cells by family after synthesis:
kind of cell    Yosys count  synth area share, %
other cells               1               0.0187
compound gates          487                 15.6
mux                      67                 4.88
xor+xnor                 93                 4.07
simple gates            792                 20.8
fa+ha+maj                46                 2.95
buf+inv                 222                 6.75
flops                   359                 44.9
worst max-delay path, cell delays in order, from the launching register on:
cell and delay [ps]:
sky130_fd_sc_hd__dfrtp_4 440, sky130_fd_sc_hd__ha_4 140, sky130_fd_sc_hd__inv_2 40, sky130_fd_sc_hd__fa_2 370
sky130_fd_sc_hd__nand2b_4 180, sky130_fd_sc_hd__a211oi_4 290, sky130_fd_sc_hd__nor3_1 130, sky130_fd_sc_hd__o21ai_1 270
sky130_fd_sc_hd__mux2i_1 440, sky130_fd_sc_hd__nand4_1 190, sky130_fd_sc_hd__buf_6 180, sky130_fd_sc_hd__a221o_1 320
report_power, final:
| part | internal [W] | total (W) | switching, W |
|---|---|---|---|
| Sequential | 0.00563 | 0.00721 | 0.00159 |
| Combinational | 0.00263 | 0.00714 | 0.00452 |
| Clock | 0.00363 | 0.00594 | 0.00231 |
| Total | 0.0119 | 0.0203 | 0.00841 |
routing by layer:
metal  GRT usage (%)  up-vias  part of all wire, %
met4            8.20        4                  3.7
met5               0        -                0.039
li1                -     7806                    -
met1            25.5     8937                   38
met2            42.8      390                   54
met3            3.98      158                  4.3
===== src/rtl/sram_ctrl.sv =====
// Pipelined Wishbone slave driving an async SRAM.
// One access in flight; fixed wait states.
module sram_ctrl #(
  parameter int AWIDTH = 15,
  parameter int DWIDTH = 32,
  parameter int WAIT   = 2
) (
  input  logic              clk_i,
  input  logic              rst_i,
  input  logic              cyc_i,
  input  logic              stb_i,
  input  logic              we_i,
  input  logic [3:0]        sel_i,
  input  logic [AWIDTH-1:0] adr_i,
  input  logic [DWIDTH-1:0] dat_i,
  output logic [DWIDTH-1:0] dat_o,
  output logic              ack_o,
  output logic              stall_o,
  output logic [AWIDTH-1:0] sram_adr_o,
  output logic [DWIDTH-1:0] sram_dat_o,
  output logic              sram_dat_oe,
  input  logic [DWIDTH-1:0] sram_dat_i,
  output logic              sram_ce_n,
  output logic              sram_oe_n,
  output logic              sram_we_n,
  output logic [3:0]        sram_be_n
);

  localparam logic [1:0] IDLE    = 2'd0;
  localparam logic [1:0] ACCESS  = 2'd1;
  localparam logic [1:0] RECOVER = 2'd2;

  localparam logic [3:0] WAIT_C = 4'(WAIT);

  logic [1:0] state;
  logic [3:0] cnt;
  logic       we_q;
  logic       accept;
  logic       last;

  assign stall_o = (state != IDLE);
  assign accept  = cyc_i & stb_i & ~stall_o;
  assign last    = (cnt == 4'd0);

  always_ff @(posedge clk_i or negedge rst_i) begin
    if (!rst_i) begin
      state       <= IDLE;
      cnt         <= 4'd0;
      we_q        <= 1'b0;
      ack_o       <= 1'b0;
      dat_o       <= '0;
      sram_adr_o  <= '0;
      sram_dat_o  <= '0;
      sram_dat_oe <= 1'b0;
      sram_ce_n   <= 1'b1;
      sram_oe_n   <= 1'b1;
      sram_we_n   <= 1'b1;
      sram_be_n   <= 4'hF;
    end else begin
      ack_o <= 1'b0;
      case (state)
        IDLE: begin
          if (accept) begin
            state       <= ACCESS;
            cnt         <= WAIT_C;
            we_q        <= we_i;
            sram_adr_o  <= adr_i;
            sram_dat_o  <= dat_i;
            sram_ce_n   <= 1'b0;
            sram_oe_n   <= we_i;
            sram_we_n   <= ~we_i;
            sram_dat_oe <= we_i;
            sram_be_n   <= we_i ? ~sel_i : 4'h0;
          end
        end
        ACCESS: begin
          if (last) begin
            ack_o     <= cyc_i;
            sram_ce_n <= 1'b1;
            if (we_q) begin
              // data, address and lanes stay put for hold time
              state     <= RECOVER;
              sram_we_n <= 1'b1;
            end else begin
              state     <= IDLE;
              dat_o     <= sram_dat_i;
              sram_oe_n <= 1'b1;
            end
          end else begin
            cnt <= cnt - 4'd1;
          end
        end
        RECOVER: begin
          state       <= IDLE;
          sram_dat_oe <= 1'b0;
        end
        default: begin
          state       <= IDLE;
          sram_ce_n   <= 1'b1;
          sram_oe_n   <= 1'b1;
          sram_we_n   <= 1'b1;
          sram_dat_oe <= 1'b0;
        end
      endcase
    end
  end

endmodule

===== config.mk =====
export PLATFORM = sky130hd
export DESIGN_NAME = sram_ctrl
export DESIGN_NICKNAME = d
export VERILOG_FILES = /design/src/rtl/sram_ctrl.sv
export SDC_FILE = /design/constraint.sdc
export NUM_CORES = 1
export LEC_CHECK = 0
export CORE_ASPECT_RATIO = 0.9
export CORE_UTILIZATION = 44
export CTS_CLUSTER_SIZE = 30
export DETAILED_ROUTE_END_ITERATION = 16
export GPL_ROUTABILITY_DRIVEN = 0
export PLACE_DENSITY_LB_ADDON = 0.15
export SYNTH_ARGS = -nofsm -noshare
export SYNTH_HDL_FRONTEND = slang
export SYNTH_SLANG_ARGS = --single-unit

===== constraint.sdc =====
create_clock -name clk_i -period 2.7 [get_ports clk_i]
set_input_delay 0.27 -clock clk_i [delete_from_list [all_inputs] [get_ports clk_i]]
set_output_delay 0.27 -clock clk_i [all_outputs]
set_load 0.01 [all_outputs]

* Word level (Yosys, flattened, before mapping) *
Index checks and enable logic that the tools add are counted.

cells by class
  reductions and logical operators = 12
  multiplexer cells = 22
  $add $sub $neg = 1
  bitwise logic cells = 8
  equal/unequal tests = 7

operator list
  operator             count
  $mux 4               3
  $mux 1               10
  $ne 2x2->1 const B   5
  $pmux 1 s3           3
  $reduce_and 3->1     3
  $pmux 4 s2           1
  $reduce_and 4->1     2
  $mux 2               3
  $reduce_and 2->1     3
  $not 1->1            5
  $logic_not 4->1      1
  $not 4->4            1
  $pmux 2 s2           1
  $reduce_bool 2->1    2
  $sub 4x1->4 const B  1
  $and 1x1->1          2
  $eq 2x1->1 const B   1
  $eq 2x2->1 const B   1
  $logic_not 2->1      1
  $pmux 1 s2           1

word-level totals
  output and inout port bits = 89
  register bits = 95
  bits of input ports = 88
  word-level logic and storage cells = 62

* Depth between registers and ports, before layout *
Gate-level depths: netlist (run 1).

  depth in word-level cells = 5
  depth in mapped cells = 6
  gate-level depth less buffers = 5

* Worst setup path before layout (run 1) *
No wires, ideal clock.

  kind = flip-flop to flip-flop
  start point = register cnt[0]
  end point = register dat_o[0]
  path buffers = 1
  stages on the path, launching flop included = 7
  path slack = 1,161 ps
  library setup time = 125 ps
  data arrival time = 1,414 ps
  clock period less this slack = 1,539 ps
  data required time = 2,575 ps
  path through = dfrtp_1 > inv_1 > ha_1 > nor4b_4 > nand2_2 > buf_6 > mux2_4

on the way
  word-level cells in the longest chain between the ends = 2

RTL lines
  element                     line  text
  start, declared             36    logic [3:0] cnt;
  start signal, assigned      90    cnt <= cnt - 4'd1;
  $logic_not 4->1             43    assign last = (cnt == 4'd0);
  $reduce_and 3->1 (no line)  --
  end signal, assigned        86    dat_o <= sram_dat_i;
  end, declared               16    output logic [DWIDTH-1:0] dat_o,

No other way between the ends.
A chain may end at the register's enable or synchronous reset.

* Worst setup path after layout (run 1) *
  start point = register state[1]
  end point = output port stall_o

on the way
  word-level cells in the longest chain between the ends = 1

RTL lines
  element                 line  text
  start, declared         35    logic [1:0] state;
  start signal, assigned  47    state <= IDLE;
  start signal, assigned  64    state <= ACCESS;
  start signal, assigned  82    state <= RECOVER;
  $reduce_bool 2->1       41    assign stall_o = (state != IDLE);
  end, declared           18    output logic stall_o,

No other way between the ends.
### src/rtl/rtc_time_poll_if.sv
// Register-level I2C read port between the RTC poller (master) and the I2C engine (slave).
// One request at a time: rd_req pulses, reg_addr holds until done; data/ack_err qualified by done.
interface rtc_time_poll_if;
   logic       i2c_rd_req;
   logic [6:0] i2c_dev_addr;
   logic [7:0] i2c_reg_addr;
   logic [7:0] i2c_rd_data;
   logic       i2c_done;
   logic       i2c_ack_err;

   modport master (
      output i2c_rd_req,
      output i2c_dev_addr,
      output i2c_reg_addr,
      input  i2c_rd_data,
      input  i2c_done,
      input  i2c_ack_err
   );

   modport slave (
      input  i2c_rd_req,
      input  i2c_dev_addr,
      input  i2c_reg_addr,
      output i2c_rd_data,
      output i2c_done,
      output i2c_ack_err
   );
endinterface

### src/rtl/rtc_time_poll.sv
// Polls RTC regs 0x00-0x06 every POLL_CYC clocks, publishes BCD time/date 2 cycles after the last read
// when seconds changed; one outstanding I2C read at a time, ticks arriving mid-sequence are dropped.
module rtc_time_poll #(
   parameter int unsigned POLL_CYC    = 5_000_000,
   parameter int unsigned TIMEOUT_CYC = 50_000,
   parameter logic [6:0]  DEV_ADDR    = 7'h68
) (
   input  logic                  clk,
   input  logic                  rstn,
   rtc_time_poll_if.master       i2c,
   output logic [23:0]           time_data,
   output logic [31:0]           date_data,
   output logic                  date_time_en,
   output logic                  rtc_err
);

   localparam int unsigned PCW = (POLL_CYC > 1) ? $clog2(POLL_CYC) : 1;
   localparam int unsigned TCW = (TIMEOUT_CYC > 1) ? $clog2(TIMEOUT_CYC) : 1;

   typedef enum logic [2:0] {
      S_IDLE,
      S_REQ,
      S_WAIT,
      S_CHECK,
      S_ERR
   } state_t;

   state_t         state_q, state_d;
   logic [PCW-1:0] pcnt_q, pcnt_d;
   logic [TCW-1:0] tcnt_q, tcnt_d;
   logic [2:0]     idx_q, idx_d;
   logic           first_q, first_d;
   logic           rd_req_q, rd_req_d;
   logic [7:0]     shadow_q [0:6];
   logic [7:0]     shadow_d [0:6];
   logic [23:0]    time_q, time_d;
   logic [31:0]    date_q, date_d;
   logic           en_q, en_d;
   logic           err_q, err_d;
   logic           tick;

   // Strip control/flag bits so only BCD digits reach the outputs (24 h mode, century dropped).
   function automatic logic [7:0] reg_mask(input logic [2:0] r);
      logic [7:0] m;
      case (r)
         3'd0:    m = 8'h7F;
         3'd1:    m = 8'h7F;
         3'd2:    m = 8'h3F;
         3'd3:    m = 8'h07;
         3'd4:    m = 8'h3F;
         3'd5:    m = 8'h1F;
         default: m = 8'hFF;
      endcase
      return m;
   endfunction

   assign tick = (pcnt_q == PCW'(POLL_CYC - 1));

   always_comb begin
      state_d  = state_q;
      tcnt_d   = tcnt_q;
      idx_d    = idx_q;
      first_d  = first_q;
      shadow_d = shadow_q;
      time_d   = time_q;
      date_d   = date_q;
      rd_req_d = 1'b0;
      en_d     = 1'b0;
      err_d    = 1'b0;
      pcnt_d   = tick ? '0 : pcnt_q + PCW'(1);

      case (state_q)
         S_IDLE: begin
            if (tick) begin
               idx_d    = 3'd0;
               rd_req_d = 1'b1;
               state_d  = S_REQ;
            end
         end
         S_REQ: begin
            tcnt_d  = '0;
            state_d = S_WAIT;
         end
         S_WAIT: begin
            // A done in the same cycle as the timeout limit still counts as an answer.
            if (i2c.i2c_done) begin
               if (i2c.i2c_ack_err) begin
                  err_d   = 1'b1;
                  state_d = S_ERR;
               end else begin
                  shadow_d[idx_q] = i2c.i2c_rd_data & reg_mask(idx_q);
                  if (idx_q != 3'd6) begin
                     idx_d    = idx_q + 3'd1;
                     rd_req_d = 1'b1;
                     state_d  = S_REQ;
                  end else begin
                     state_d = S_CHECK;
                  end
               end
            end else if (tcnt_q == TCW'(TIMEOUT_CYC - 1)) begin
               err_d   = 1'b1;
               state_d = S_ERR;
            end else begin
               tcnt_d = tcnt_q + TCW'(1);
            end
         end
         S_CHECK: begin
            if (first_q || (shadow_q[0] != time_q[7:0])) begin
               time_d  = {shadow_q[2], shadow_q[1], shadow_q[0]};
               date_d  = {shadow_q[6], shadow_q[5], shadow_q[4], shadow_q[3]};
               en_d    = 1'b1;
               first_d = 1'b0;
            end
            state_d = S_IDLE;
         end
         S_ERR: begin
            state_d = S_IDLE;
         end
         default: begin
            state_d = S_IDLE;
         end
      endcase
   end

   always_ff @(posedge clk or negedge rstn) begin
      if (!rstn) begin
         state_q  <= S_IDLE;
         pcnt_q   <= '0;
         tcnt_q   <= '0;
         idx_q    <= 3'd0;
         first_q  <= 1'b1;
         rd_req_q <= 1'b0;
         shadow_q <= '{default: 8'h00};
         time_q   <= '0;
         date_q   <= '0;
         en_q     <= 1'b0;
         err_q    <= 1'b0;
      end else begin
         state_q  <= state_d;
         pcnt_q   <= pcnt_d;
         tcnt_q   <= tcnt_d;
         idx_q    <= idx_d;
         first_q  <= first_d;
         rd_req_q <= rd_req_d;
         shadow_q <= shadow_d;
         time_q   <= time_d;
         date_q   <= date_d;
         en_q     <= en_d;
         err_q    <= err_d;
      end
   end

   assign i2c.i2c_rd_req   = rd_req_q;
   assign i2c.i2c_dev_addr = DEV_ADDR;
   assign i2c.i2c_reg_addr = {5'd0, idx_q};
   assign time_data        = time_q;
   assign date_data        = date_q;
   assign date_time_en     = en_q;
   assign rtc_err          = err_q;

endmodule

### src/flat_wrapper.sv
// flat-port wrapper written by rule: the top's interface ports become plain ports
module rtc_time_poll_flat 
#(
   parameter int unsigned POLL_CYC    = 5_000_000,
   parameter int unsigned TIMEOUT_CYC = 50_000,
   parameter logic [6:0]  DEV_ADDR    = 7'h68
)
  (clk, rstn, time_data, date_data, date_time_en, rtc_err, i2c_i2c_rd_req, i2c_i2c_dev_addr, i2c_i2c_reg_addr, i2c_i2c_rd_data, i2c_i2c_done, i2c_i2c_ack_err);
  rtc_time_poll_if i2c_i ();
  input  logic clk;
  input  logic rstn;
  output logic [23:0] time_data;
  output logic [31:0] date_data;
  output logic date_time_en;
  output logic rtc_err;
  output wire logic [$bits(i2c_i.i2c_rd_req)-1:0] i2c_i2c_rd_req;
  output wire logic [$bits(i2c_i.i2c_dev_addr)-1:0] i2c_i2c_dev_addr;
  output wire logic [$bits(i2c_i.i2c_reg_addr)-1:0] i2c_i2c_reg_addr;
  input wire logic [$bits(i2c_i.i2c_rd_data)-1:0] i2c_i2c_rd_data;
  input wire logic [$bits(i2c_i.i2c_done)-1:0] i2c_i2c_done;
  input wire logic [$bits(i2c_i.i2c_ack_err)-1:0] i2c_i2c_ack_err;
  assign i2c_i2c_rd_req = i2c_i.i2c_rd_req;
  assign i2c_i2c_dev_addr = i2c_i.i2c_dev_addr;
  assign i2c_i2c_reg_addr = i2c_i.i2c_reg_addr;
  assign i2c_i.i2c_rd_data = i2c_i2c_rd_data;
  assign i2c_i.i2c_done = i2c_i2c_done;
  assign i2c_i.i2c_ack_err = i2c_i2c_ack_err;
  rtc_time_poll #(.POLL_CYC(POLL_CYC), .TIMEOUT_CYC(TIMEOUT_CYC), .DEV_ADDR(DEV_ADDR)) u_core (.clk(clk), .rstn(rstn), .i2c(i2c_i), .time_data(time_data), .date_data(date_data), .date_time_en(date_time_en), .rtc_err(rtc_err));
endmodule
File: src/rtl/rr_operand_sequencer.sv
// rtl/rr_operand_sequencer.sv - round-robin sharing of one A*8-B Avalon-MM slave among NREQ requesters
module rr_operand_sequencer #(
  parameter int          N       = 32,
  parameter int          NREQ    = 4,
  parameter int          RES_LAT = 2,
  parameter logic [7:0]  ADDR_A  = 8'h00,
  parameter logic [7:0]  ADDR_B  = 8'h01
) (
  input  logic                  csi_clk,
  input  logic                  rsi_reset_n,
  rr_operand_sequencer_if.slave bus
);
  localparam int PW = (NREQ > 1) ? $clog2(NREQ) : 1;
  localparam int CW = $clog2(RES_LAT + 1);

  typedef enum logic [2:0] {IDLE, WR_A, WR_B, WAIT_R, RESP} state_t;

  state_t          state;
  logic [PW-1:0]   ptr;
  logic [PW-1:0]   cur;
  logic [N-1:0]    op_b;
  logic [CW-1:0]   cnt;
  logic            write_q;
  logic [7:0]      address_q;
  logic [N-1:0]    writedata_q;
  logic [NREQ-1:0] rsp_valid_q;
  logic [N-1:0]    rsp_data_q;
  logic            busy_q;

  logic            gnt_any;
  logic [PW-1:0]   gnt_idx;
  logic [NREQ-1:0] ready_oh;

  // Scan from the farthest offset down so the nearest valid index at/after ptr wins.
  always_comb begin
    int j;
    j       = 0;
    gnt_any = 1'b0;
    gnt_idx = '0;
    for (int k = NREQ - 1; k >= 0; k--) begin
      j = (int'(ptr) + k) % NREQ;
      if (bus.coe_req_valid[j[PW-1:0]]) begin
        gnt_any = 1'b1;
        gnt_idx = j[PW-1:0];
      end
    end
  end

  // Ready is gated by reset so an asserted reset silences the handshake at once.
  always_comb begin
    ready_oh = '0;
    if (state == IDLE && rsi_reset_n && gnt_any) begin
      ready_oh[gnt_idx] = 1'b1;
    end
  end

  always_ff @(posedge csi_clk or negedge rsi_reset_n) begin
    if (!rsi_reset_n) begin
      state       <= IDLE;
      ptr         <= '0;
      cur         <= '0;
      op_b        <= '0;
      cnt         <= '0;
      write_q     <= 1'b0;
      address_q   <= '0;
      writedata_q <= '0;
      rsp_valid_q <= '0;
      rsp_data_q  <= '0;
      busy_q      <= 1'b0;
    end else begin
      case (state)
        IDLE: begin
          if (gnt_any) begin
            cur         <= gnt_idx;
            op_b        <= bus.coe_req_b[int'(gnt_idx)*N +: N];
            ptr         <= (int'(gnt_idx) == NREQ - 1) ? '0 : gnt_idx + 1'b1;
            write_q     <= 1'b1;
            address_q   <= ADDR_A;
            writedata_q <= bus.coe_req_a[int'(gnt_idx)*N +: N];
            busy_q      <= 1'b1;
            state       <= WR_A;
          end
        end
        WR_A: begin
          address_q   <= ADDR_B;
          writedata_q <= op_b;
          state       <= WR_B;
        end
        WR_B: begin
          write_q <= 1'b0;
          cnt     <= CW'(RES_LAT);
          state   <= WAIT_R;
        end
        WAIT_R: begin
          if (cnt == CW'(1)) begin
            rsp_data_q  <= bus.coe_r_in;
            rsp_valid_q <= NREQ'(1) << cur;
            state       <= RESP;
          end else begin
            cnt <= cnt - 1'b1;
          end
        end
        RESP: begin
          rsp_valid_q <= '0;
          busy_q      <= 1'b0;
          state       <= IDLE;
        end
        default: state <= IDLE;
      endcase
    end
  end

  assign bus.coe_req_ready    = ready_oh;
  assign bus.coe_rsp_valid    = rsp_valid_q;
  assign bus.coe_rsp_data     = rsp_data_q;
  assign bus.coe_busy         = busy_q;
  assign bus.avm_m0_address   = address_q;
  assign bus.avm_m0_write     = write_q;
  assign bus.avm_m0_writedata = writedata_q;
endmodule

* **Directions for this task**: Search the entries above for "after". Show every line that has it.

* **Exercise output**:
cells by family after synthesis:
* Worst setup path after layout (run 1) *
// Polls RTC regs 0x00-0x06 every POLL_CYC clocks, publishes BCD time/date 2 cycles after the last read
  // Scan from the farthest offset down so the nearest valid index at/after ptr wins.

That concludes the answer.